As stated above, please note the online methods do not involve cloud storage for file processing. So if you want to convert files from cloud storage and save the output to cloud storage, then please use the simple SaveAs method.

1 Like

@tilal.ahmad thank you, that worked pretty well.

@altose87

It is good to know that you have managed to resolve the issue. Please feel free to contact us for any further assistance.

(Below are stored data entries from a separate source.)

===== src/rtl/apb_pkg.sv =====
// apb_pkg: shared phase encoding, register offsets and error bit indices for the APB register slave
package apb_pkg;
    typedef enum logic [1:0] {IDLE, SETUP, ACCESS} state_e;
    localparam logic [3:0] OFS_ID    = 4'd8;
    localparam logic [3:0] OFS_WRCNT = 4'd9;
    localparam logic [3:0] OFS_RDCNT = 4'd10;
    localparam logic [3:0] OFS_ERR   = 4'd11;
    localparam int ERR_NOSETUP = 0;
    localparam int ERR_ABORT   = 1;
    localparam int ERR_DECODE  = 2;
    function automatic logic is_mapped(input logic [3:0] ofs, input int nscr);
        return int'(ofs) < nscr || (ofs >= OFS_ID && ofs <= OFS_ERR);
    endfunction
endpackage


===== src/rtl/apb_regfile_slave_if.sv =====
// apb_regfile_slave_if: APB bus signals between the bridge (master) and one register slave
interface apb_regfile_slave_if;
    logic [2:0]  Pselx;
    logic        Penable;
    logic        Pwrite;
    logic [31:0] Paddr;
    logic [31:0] Pwdata;
    logic [31:0] Prdata;
    logic        Perr;
    modport master (output Pselx, Penable, Pwrite, Paddr, Pwdata, input Prdata, Perr);
    modport slave  (input Pselx, Penable, Pwrite, Paddr, Pwdata, output Prdata, Perr);
endinterface


===== src/rtl/apb_slave_fsm.sv =====
// apb_slave_fsm: APB phase tracking, setup latch and protocol checking; emits commit and error pulses
module apb_slave_fsm
    import apb_pkg::*;
(
    input  logic        Hclk,
    input  logic        Hreset,
    input  logic        sel_i,
    input  logic        penable_i,
    input  logic        pwrite_i,
    input  logic [3:0]  paddr_ofs_i,
    input  logic [31:0] pwdata_i,
    output logic        commit_wr_o,
    output logic        commit_rd_o,
    output logic        load_rd_o,
    output logic        err_nosetup_o,
    output logic        err_abort_o,
    output logic [3:0]  ofs_o,
    output logic [31:0] wdata_o
);
    state_e      state_q, state_d;
    logic        wr_q;
    logic [3:0]  ofs_q;
    logic [31:0] wdata_q;
    logic        latch, access_ok;

    // A setup request restarts the latch from any phase, including straight out of ACCESS.
    assign latch     = sel_i & ~penable_i;
    assign access_ok = state_q == SETUP && sel_i && penable_i && paddr_ofs_i == ofs_q && pwrite_i == wr_q;
    assign state_d   = latch ? SETUP : access_ok ? ACCESS : IDLE;

    always_ff @(posedge Hclk or posedge Hreset)
        if (Hreset) begin
            state_q <= IDLE;
            wr_q    <= 1'b0;
            ofs_q   <= '0;
            wdata_q <= '0;
        end else begin
            state_q <= state_d;
            if (latch) begin
                wr_q    <= pwrite_i;
                ofs_q   <= paddr_ofs_i;
                wdata_q <= pwdata_i;
            end
        end

    assign commit_wr_o   = state_q == ACCESS && wr_q;
    assign commit_rd_o   = state_q == ACCESS && !wr_q;
    assign load_rd_o     = latch & ~pwrite_i;
    assign err_nosetup_o = sel_i & penable_i & (state_q != SETUP);
    assign err_abort_o   = state_q == SETUP && !access_ok;
    assign ofs_o         = ofs_q;
    assign wdata_o       = wdata_q;
endmodule


===== src/rtl/apb_regfile_slave.sv =====
// apb_regfile_slave: zero-wait APB completer with scratch, ID, transfer counters and W1C error status
module apb_regfile_slave
    import apb_pkg::*;
#(
    parameter int          SEL_INDEX   = 0,
    parameter logic [31:0] ID_VALUE    = 32'hA5B0_0001,
    parameter int          NUM_SCRATCH = 8
) (
    input logic                Hclk,
    input logic                Hreset,
    apb_regfile_slave_if.slave bus
);
    logic        commit_wr, commit_rd, load_rd, err_nosetup, err_abort;
    logic [3:0]  ofs, rd_ofs;
    logic [31:0] wdata, rd_val, wrcnt_q, rdcnt_q, prdata_q;
    logic [31:0] scr_q [NUM_SCRATCH];
    logic [2:0]  err_q, err_d, err_set, err_clr;
    logic        perr_q, unused_ok;

    apb_slave_fsm u_fsm (
        .Hclk          (Hclk),
        .Hreset        (Hreset),
        .sel_i         (bus.Pselx[SEL_INDEX]),
        .penable_i     (bus.Penable),
        .pwrite_i      (bus.Pwrite),
        .paddr_ofs_i   (bus.Paddr[5:2]),
        .pwdata_i      (bus.Pwdata),
        .commit_wr_o   (commit_wr),
        .commit_rd_o   (commit_rd),
        .load_rd_o     (load_rd),
        .err_nosetup_o (err_nosetup),
        .err_abort_o   (err_abort),
        .ofs_o         (ofs),
        .wdata_o       (wdata)
    );

    assign unused_ok = ^{bus.Pselx, bus.Paddr[31:6], bus.Paddr[1:0]};

    // Read data is decoded from the live address at setup entry, using pre-edge register values.
    assign rd_ofs = bus.Paddr[5:2];
    always_comb begin
        rd_val = '0;
        for (int i = 0; i < NUM_SCRATCH; i++) rd_val = (rd_ofs == 4'(i)) ? scr_q[i] : rd_val;
        rd_val = rd_ofs == OFS_ID    ? ID_VALUE :
                 rd_ofs == OFS_WRCNT ? wrcnt_q  :
                 rd_ofs == OFS_RDCNT ? rdcnt_q  :
                 rd_ofs == OFS_ERR   ? {29'd0, err_q} : rd_val;
    end

    always_comb begin
        err_set              = '0;
        err_set[ERR_NOSETUP] = err_nosetup;
        err_set[ERR_ABORT]   = err_abort;
        err_set[ERR_DECODE]  = (commit_wr | commit_rd) & ~is_mapped(ofs, NUM_SCRATCH);
    end
    assign err_clr = (commit_wr && ofs == OFS_ERR) ? wdata[2:0] : 3'd0;
    assign err_d   = (err_q & ~err_clr) | err_set;

    always_ff @(posedge Hclk or posedge Hreset)
        if (Hreset) begin
            wrcnt_q  <= '0;
            rdcnt_q  <= '0;
            err_q    <= '0;
            perr_q   <= 1'b0;
            prdata_q <= '0;
            for (int i = 0; i < NUM_SCRATCH; i++) scr_q[i] <= '0;
        end else begin
            wrcnt_q <= wrcnt_q + 32'(commit_wr);
            rdcnt_q <= rdcnt_q + 32'(commit_rd);
            err_q   <= err_d;
            perr_q  <= |err_d;
            if (load_rd) prdata_q <= rd_val;
            for (int i = 0; i < NUM_SCRATCH; i++) if (commit_wr && ofs == 4'(i)) scr_q[i] <= wdata;
        end

    assign bus.Prdata = prdata_q;
    assign bus.Perr   = perr_q;
endmodule


===== src/flat_wrapper.sv =====
// flat-port wrapper written by rule: the top's interface ports become plain ports
module apb_regfile_slave_flat import apb_pkg::*;
#(
    parameter int          SEL_INDEX   = 0,
    parameter logic [31:0] ID_VALUE    = 32'hA5B0_0001,
    parameter int          NUM_SCRATCH = 8
)
  (Hclk, Hreset, bus_Pselx, bus_Penable, bus_Pwrite, bus_Paddr, bus_Pwdata, bus_Prdata, bus_Perr);
  apb_regfile_slave_if bus_i ();
  input logic Hclk;
  input logic Hreset;
  input wire logic [$bits(bus_i.Pselx)-1:0] bus_Pselx;
  input wire logic [$bits(bus_i.Penable)-1:0] bus_Penable;
  input wire logic [$bits(bus_i.Pwrite)-1:0] bus_Pwrite;
  input wire logic [$bits(bus_i.Paddr)-1:0] bus_Paddr;
  input wire logic [$bits(bus_i.Pwdata)-1:0] bus_Pwdata;
  output wire logic [$bits(bus_i.Prdata)-1:0] bus_Prdata;
  output wire logic [$bits(bus_i.Perr)-1:0] bus_Perr;
  assign bus_i.Pselx = bus_Pselx;
  assign bus_i.Penable = bus_Penable;
  assign bus_i.Pwrite = bus_Pwrite;
  assign bus_i.Paddr = bus_Paddr;
  assign bus_i.Pwdata = bus_Pwdata;
  assign bus_Prdata = bus_i.Prdata;
  assign bus_Perr = bus_i.Perr;
  apb_regfile_slave #(.SEL_INDEX(SEL_INDEX), .ID_VALUE(ID_VALUE), .NUM_SCRATCH(NUM_SCRATCH)) u_core (.Hclk(Hclk), .Hreset(Hreset), .bus(bus_i));
endmodule

===== config.mk =====
export PLATFORM = sky130hd
export DESIGN_NAME = apb_regfile_slave_flat
export DESIGN_NICKNAME = d
export VERILOG_FILES = /design/src/rtl/apb_pkg.sv /design/src/rtl/apb_regfile_slave_if.sv /design/src/rtl/apb_slave_fsm.sv /design/src/rtl/apb_regfile_slave.sv /design/src/flat_wrapper.sv
export SDC_FILE = /design/constraint.sdc
export NUM_CORES = 1
export LEC_CHECK = 0
export ABC_AREA = 1
export CAP_MARGIN = 20
export CORE_MARGIN = 1
export CORE_UTILIZATION = 46
export CTS_BUF_LIST = sky130_fd_sc_hd__clkbuf_16
export CTS_CLUSTER_SIZE = 8
export DETAILED_ROUTE_END_ITERATION = 6
export PLACE_DENSITY = 0.61
export SKIP_CTS_REPAIR_TIMING = 1
export SKIP_LAST_GASP = 1
export SYNTH_ARGS = -nofsm -noshare
export SYNTH_HDL_FRONTEND = slang
export SYNTH_SLANG_ARGS = --single-unit

===== constraint.sdc =====
create_clock -name Hclk -period 16.7 [get_ports Hclk]
set_input_delay 2.505 -clock Hclk [delete_from_list [all_inputs] [get_ports Hclk]]
set_output_delay 2.505 -clock Hclk [all_outputs]
set_load 0.005 [all_outputs]

# Yosys cells after proc, flatten, opt, wreduce, memory -nomap -nowiden
# Index checks and enable logic that the tools add are counted.
[totals]
regBits = 395
latchBits = 0
ramBits = 0
rom_bits = 0
input_bits = 71
out_inout_bits = 33
elab_cells = 96
n_memories = 0
[classes]
addsub = 2
n_mul = 0
div = 0
order_cmp = 3
eq_ne = 24
n_shift = 0
mux = 15
bitwise_logic = 12
n_reduce_logical = 23
[ops]
columns = ["cell", "n"]
rows = [
  ["32-bit two-way mux", 12],
  ["32-bit by 1-bit adder with 32-bit output", 2],
  ["4-bit by 3-bit == test with 1-bit output, second input constant", 8],
  ["4-bit == test, second input constant", 5],
  ["1-bit logical AND", 17],
  ["4-bit by 2-bit == test with 1-bit output, second input constant", 4],
  ["4-bit by 1-bit == test with 1-bit output, second input constant", 2],
  ["4-bit logical NOT", 2],
  ["1-bit bitwise AND", 5],
  ["4-bit == test", 1],
  ["4-bit >= comparator, second input constant", 1],
  ["4-bit <= comparator, second input constant", 1],
  ["4-bit less-than comparator, second input constant", 1],
  ["2-bit two-way mux", 2],
  ["3-bit bitwise AND", 1],
  ["3-bit two-way mux", 1],
  ["1-bit NOT", 3],
  ["3-bit NOT", 1],
  ["3-bit OR", 1],
  ["3-bit OR reduction", 1],
  ["2-bit by 1-bit == test with 1-bit output, second input constant", 1],
  ["2-bit == test, second input constant", 1],
  ["1-bit logical NOT", 2],
  ["2-bit by 1-bit inequality test with 1-bit output, second input constant", 1],
  ["3 further kinds", 3],
]

# Depth between registers and ports, before layout
[depth]
depth_word = 13
ltp_mapped = 15
ltp_nobuf = 13

# Hierarchy
# Synthesis repeated with hierarchy kept, for this count alone.
[unflattened]
cells_unflattened = 2209
area_unflattened_um2 = 17994.8
[by_module_without_submodules]
columns = ["module", "instances", "cells_each", "area_per_inst_um2", "seq_area_each_um2"]
rows = [
  ["apb_regfile_slave", 1, 2006, 16350.7, 8908.5],
  ["apb_slave_fsm", 1, 203, 1644.1, 975.9],
]

# Worst setup path after synthesis
# OpenSTA, ideal clock, no wires.
[synth_path]
kind = "input to register"
start = "input port bus_Paddr[3]"
end = "register u_core.prdata_q[3] (netlist: u_core.bus.Prdata[3])"
t_arrival_ns = 3.663
slack_ns = 12.920
path_stages = 14
path_cell_list = "buf_2 inv_1 nand2_1 nor2_1 buf_4 buf_6 nand2_1 o211ai_1 nor2_1 nand4_1 nand2_1 nand2_1 nand2_1 nand2_1"
[synth_between]
elab_chain_cells = 13
elab_cells_between_ends = 24
[synth_lines]
columns = ["element", "line", "rtl"]
rows = [
  ["from (decl)", "flat_wrapper.sv:15", "input wire logic [$bits(bus_i.Paddr)-1:0] bus_Paddr;"],
  ["4-bit logical NOT", "apb_regfile_slave.sv:43", "for (int i = 0; i < NUM_SCRATCH; i++) rd_val = (rd_ofs == 4'(i)) ? scr_q[i] : rd_val;"],
  ["32-bit two-way mux (8 in series)", "apb_regfile_slave.sv:43", ""],
  ["32-bit two-way mux", "apb_regfile_slave.sv:47", "rd_ofs == OFS_ERR ? {29'd0, err_q} : rd_val;"],
  ["32-bit two-way mux", "apb_regfile_slave.sv:46", "rd_ofs == OFS_RDCNT ? rdcnt_q :"],
  ["32-bit two-way mux", "apb_regfile_slave.sv:45", "rd_ofs == OFS_WRCNT ? wrcnt_q :"],
  ["32-bit two-way mux *", "apb_regfile_slave.sv:44", "rd_val = rd_ofs == OFS_ID ? ID_VALUE :"],
  ["to (signal assigned)", "apb_regfile_slave.sv:72", "if (load_rd) prdata_q <= rd_val;"],
  ["to (decl)", "apb_regfile_slave.sv:15", "logic [31:0] wdata, rd_val, wrcnt_q, rdcnt_q, prdata_q;"],
]
# Mark *: on every way between the ends. The rest lies on a longest branch, timed or not.
# A chain may end at the register's enable or synchronous reset.

# Final worst setup path
[layout_path]
start = "input port bus_Paddr[3]"
end = "register u_core.prdata_q[26] (netlist: u_core.bus.Prdata[26])"
# The elaborated chain is that of the path after synthesis.

==> impl_metrics.py <==
metrics = {
    "drt": {
        "num_vias": 14000,
        "drc": 0,
        "drt_first_pass_iters": 7,
        "drt_wl_total_mm": 46.3,
        "wl_per_cell_um": 17.1,
        "vias_per_cell": 5.18,
        "antenna_left": 0,
        "drtIter0Drc": 980,
    },
    "critical_path": {
        "cp.required_ps": 17180,
        "setup.worst_path.class": "input pin to flop",
        "crit_top_cell": "nand2_1",
        "critPathArrivalTime_ps": 5370,
        "path_max_fanout": 26,
        "crit_path_top_delay_cell": "nor2_4",
        "cp_slowest_stage_delay_ps": 750,
        "path_delay_family": "simple AND/OR/NAND/NOR gates",
        "path_cells": "clkdlybuf4s50_1 > inv_1 > nand2_1 > nor2_4 > inv_2 > or2_2 > nand2_1 > nand3_1 > nand2_1 > nand3_1 > nand2_1 > inv_1",
        "crit-reg2reg-launch": "u_core.u_fsm.state_q[0]",
        "critPathLaunchType": "input pin",
        "rr_worst_depth": 12,
        "r2r_end": "u_core.wrcnt_q[31]",
        "critPathCaptureType": "flop",
        "path_buf_inv": 4,
        "r2r_setup_slack_ps": 14020,
    },
    "placed_design": {
        "place_hpwl_mm": 27.7,
        "placed_area_mm2": 0.0190,
        "port-buffer-count": 73,
        "gp_congestion": 0.890,
    },
    "global_route": {
        "grt-ovfl-total": 0,
        "antenna_found_initial": 0,
        "grt_pass1_vias": 13500,
        "grt_max_degree": 193,
        "grt_use_total_pct": 24.6,
        "grt_pass1_wl_mm": 74.7,
    },
    "run_status": {
        "status": "complete, no violations",
    },
    "power_and_ir_drop": {
        "switching_share_pct": 23.3,
        "comb_power_share_pct": 6.4,
        "clkPwrFrac_pct": 46.7,
        "power_density_mw_per_mm2": 103,
        "pwr-share-seq_pct": 46.9,
        "p_leak_nw": 9.42,
        "total_power_mw": 2.12,
        "vdd.ir_drop.worst_uv": 69.5,
        "intPower_mw": 1.63,
        "p_sw_mw": 0.494,
    },
    "floorplan": {
        "initial_utilization_pct": 47.0,
        "core_mm2": 0.0379,
        "rows": 71,
        "io_pins": 104,
        "dieArea_mm2": 0.0395,
        "die_h_um": 199,
        "die_width_um": 199,
    },
    "clock_network": {
        "insertion_delay_ps": 590,
        "cts_buffer_depth": 3,
        "cts-root-buf": "clkbuf_16",
        "clk_pin_slew_ps": 50,
        "clock-sinks": 395,
        "cts_tree": "built",
        "cts_inserted_buffers": 55,
        "htree_num_levels": 2,
    },
    "timing": {
        "finalCritPeriodShare_pct": 29.3,
        "hold_viol": 0,
        "slew_headroom_pct": 25.7,
        "rsz0062_at_grt": "no",
        "hold_slack_ps": 472,
        "drv_slew": 0,
        "setup_tns_ps": 0,
        "setup_viol": 0,
        "fmax_ghz": 0.204,
        "worstMarginPinSlew_ps": 1110,
        "period_needed_ps": 4890,
        "worst_clock_skew_ps": 13.7,
    },
    "synth": {
        "seq_area_frac_synth_pct": 55.4,
        "ys_warn_count": 0,
        "syn_area_mm2": 0.0178,
        "synth_area_per_cell_um2": 8.32,
        "yosysTopAreaCell": "dfrtp_1",
        "synth_top_area_share_pct": 55.4,
        "synth_area_leaders": "dfrtp_1, nand2_1, o21ai_0",
        "netlist_instances": 2142,
        "syn_nets": 2217,
        "ys_ff_latch": 395,
        "yosysUniqueCellTypes": 36,
    },
    "finish": {
        "nets": 2270,
        "fill_cells": 3594,
        "fin_util_pct": 54.0,
        "drive_gt1_share_pct": 7.05,
        "stdcell_area_mm2": 0.0205,
        "diodes": 0,
        "syn2layout_area_growth_pct": 15.0,
    },
    "min_path": {
        "min_to": "u_core.bus.Prdata[15]",
        "whs_path_depth": 2,
        "min_from": "u_core.bus.Prdata[15]",
        "min_path_type": "flop to flop",
    },
    "job": {
        "cap_violations": 0,
    },
}
[layer usage]
metal / routed length, um / part of all wire, % / vias up / global-route usage, %
met5: 0 / 0 / - / 0
met4: 803 / 1.7 / 0 / 6.87
met3: 2270 / 4.9 / 61 / 3.26
met2: 22000 / 47 / 335 / 40.6
met1: 21300 / 46 / 6744 / 33.8
li1: - / - / 6884 / -
[cells in the mapped netlist, drive strengths merged]
| master | number |
|---|---|
| a21boi | 2 |
| nand2 | 668 |
| nor3b | 1 |
| nand3 | 54 |
| o211ai | 16 |
| or2 | 46 |
| o21ai | 306 |
| ha | 4 |
| xor2 | 54 |
| clkbuf | 72 |
| a21oi | 65 |
| inv | 206 |
| buf | 24 |
| nor4 | 6 |
| xnor2 | 7 |
| nor2 | 146 |
| nand4 | 46 |
| o221a | 1 |
| o21a | 1 |
| nor3 | 21 |
| dfrtp | 395 |
| a22oi | 1 |
[layout make-up]
type	instances	area (um^2)	share of cell area, %
Sequential cell	395	9880	48.2
Multi-Input combinational cell	1445	6820	33.3
Clock buffer	56	1400	6.84
Timing Repair Buffer	92	906	4.42
Inverter	206	781	3.81
Tap cell	511	639	3.12
Clock inverter	4	58.8	0.287
[power groups by stage]
stage,clock [mW],sequential [mW],combinational [mW]
after floorplan,0,1.01,0.0734
final,0.989,0.995,0.135
after CTS,1.01,0.995,0.138
after detailed placement,0,1.01,0.137
after global placement,0,1.01,0.136
after global routing,1.05,0.997,0.153
[tightest hold or removal path, stage by stage, from the launching register on]
cell and delay [ps]:
dfrtp_1 340, nand2_1 50, nand2_1 50
[sequential cells by signal, summed over array words and instances, names as in the netlist]
register              flops
u_core.bus.Perr           1
u_core.wrcnt_q           32
u_core.scr_q            256
u_core.rdcnt_q           32
u_core.u_fsm.wdata_o     32
u_core.u_fsm.state_q      2
u_core.u_fsm.ofs_o        4
u_core.bus.Prdata        32
u_core.u_fsm.wr_q         1
u_core.err_q              3
[stage by stage]
step	std cells	worst slack (ps)
global placement	2648	11170
floorplan	2142	3210
global route	2709	11630
finish	2709	11810
detailed placement	2648	11180
CTS	2708	11810
[cell usage in the layout (no fill, tap or decap), drive strengths merged, types with 16 or more instances in the layout]
| cell type | n |
|---|---|
| nor3 | 21 |
| xor2 | 54 |
| a21oi | 65 |
| nand3 | 54 |
| o211ai | 16 |
| nor2 | 146 |
| dfrtp | 395 |
| or2 | 46 |
| buf | 19 |
| o21ai | 306 |
| clkbuf | 56 |
| nand2 | 668 |
| clkdlybuf4s50 | 73 |
| inv | 208 |
| nand4 | 46 |
[cells by family (layout without fill, tap and decap cells)]
logic type / Yosys count / count (layout) / share of synthesized area (%)
fa+ha+maj: 4 / 4 / 0.281
simple gates: 988 / 988 / 23.3
compound gates: 392 / 392 / 11.3
buf+inv: 302 / 358 / 6.61
flops: 395 / 395 / 55.4
xor+xnor: 61 / 61 / 3.00
[worst max-delay path by stage]
stage | from | end | slack, ps | cells after the start
3_3_place_gp | bus_Paddr[3] | u_core.bus.Prdata[26] | 11170 | 12
6_report | bus_Paddr[3] | u_core.bus.Prdata[26] | 11810 | 12
4_1_cts | bus_Paddr[3] | u_core.bus.Prdata[26] | 11810 | 12
3_5_place_dp | bus_Paddr[3] | u_core.bus.Prdata[26] | 11180 | 12
5_1_grt | bus_Paddr[3] | u_core.bus.Prdata[26] | 11630 | 12
2_1_floorplan | Hreset | u_core.bus.Perr | 3210 | 1
(Power assumes the default switching activity.)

Hi @tilal.ahmad after successfully convert the documents we are facing a new issue, it is not happening with all the paragraphs but with most of them, using the same sample files I’ve shared in other threads:

      <p style="margin-top: 0pt; margin-left: 27pt; margin-bottom: 0pt; font-size: 19pt; ">
        <span style="font-weight: bold">Walmart</span>
        <span style="font-weight: bold; letter-spacing: -0.5pt"> </span>
        <span style="font-weight: bold">Inc.</span>
        <span style="font-weight: bold; letter-spacing: -0.4pt"> </span>
        <span style="font-weight: bold">Takes</span>
        <span style="font-weight: bold; letter-spacing: -0.5pt"> </span>
        <span style="font-weight: bold">on</span>
        <span style="font-weight: bold; letter-spacing: -0.4pt"> </span>
        <span style="font-weight: bold; letter-spacing: -0.1pt">Amazon.com</span>
      </p>

the above HTML renders this text:

Walmart Inc. Takes on Amazon.com

in this html for every single space between words a <span> is created, is there a way to avoid that to happen and just create a <p> or <span> with the whole text?

The document looks very good, but the thing is that we have a feature that allows the users to highlight content from it, and with this new HTML structure that feature is failing.

@altose87

It seems an expected result, because when I convert your Word document to HTML using MS Word, it adds each word as a separate .

1 Like

Hi @tilal.ahmad I want to ask you if you know of other aspose users having problems with selecting text to create highlights and if they had resolved it in any way.

I know this question has nothing to do with the library but we haven’t been able to find a solution for this feature yet.

@altose87

Can you please elaborate on what exact issue you are facing while highlighting the text in the current output HTML? We will check how we can help in this scenario.